Existing soft hand mostly focus on mechanism and material innovation, as well as biological behavior imitation, which have problems of fewer sensing abilities and unfriendly human-robot interaction (HRI). In this paper, we propose a novel bionic soft hand (BSH) with dexterity operation, multi-modal perception and bidirectional HRI. For dexterity operation, we first designed and fabricated a dual-joint bellows (DJB) soft finger, and then, five fingers were integrated into BSH with inertial measurement units (IMUs), contact pressure sensors, curvature sensors and air pressure sensors distributed appropriately. For multi-modal perception, the control and perception system were established to drive BSH in pneumatic mode and process the multi-modal sensor information to perform robust perception capabilities using support vector machine (SVM), extreme learning machine (ELM) and BP neural network (BPNN). For bidirectional HRI, a data glove with force reproduction was utilized to perform posture mapping and tactile force mapping. The experimental results verify that the proposed BSH has a wide workspace range and dexterous operation ability, and can accurately recognize human posture and object properties. Also, hand posture mapping and tactile force mapping have been demonstrated Note to Practitioners —This work was motivated by the research status of existing soft hands that lack sensing abilities and friendly HRI, and aimed to develop a bionic soft hand (BSH) with dexterity operation, multi-modal perception and tactile force interaction. We increased the degrees of freedom of BSH by adopting a bellows structure to build a two-joint soft finger, enhanced the perception ability of BSH by utilizing multi-modal sensors and multiple machine learning algorithms, performed posture mapping and tactile force mapping for bidirectional HRI by designing a novel data glove with multi-modal sensors and a variable stiffness jamming layer.

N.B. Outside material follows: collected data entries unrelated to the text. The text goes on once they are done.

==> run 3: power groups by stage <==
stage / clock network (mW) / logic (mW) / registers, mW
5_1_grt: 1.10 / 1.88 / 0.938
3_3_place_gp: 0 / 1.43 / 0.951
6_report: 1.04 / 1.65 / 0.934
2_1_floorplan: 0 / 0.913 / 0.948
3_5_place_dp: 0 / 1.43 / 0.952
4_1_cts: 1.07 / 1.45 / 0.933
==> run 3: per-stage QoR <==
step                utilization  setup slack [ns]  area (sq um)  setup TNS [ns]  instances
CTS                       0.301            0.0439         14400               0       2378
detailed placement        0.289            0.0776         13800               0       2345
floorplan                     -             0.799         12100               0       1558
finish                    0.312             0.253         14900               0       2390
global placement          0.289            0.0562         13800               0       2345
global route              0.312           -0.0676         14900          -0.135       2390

Experimental results verify that the proposed BSH has a wide workspace range and dexterous operation ability, and can accurately recognize human posture and object properties by multi-modal sensors. Future work will focus on imitating the joint structure of human hand and make BSH be closer to the dexterity and perception performance of human hand. Also introducing humanbrain-machine interface is a meaningful challenge.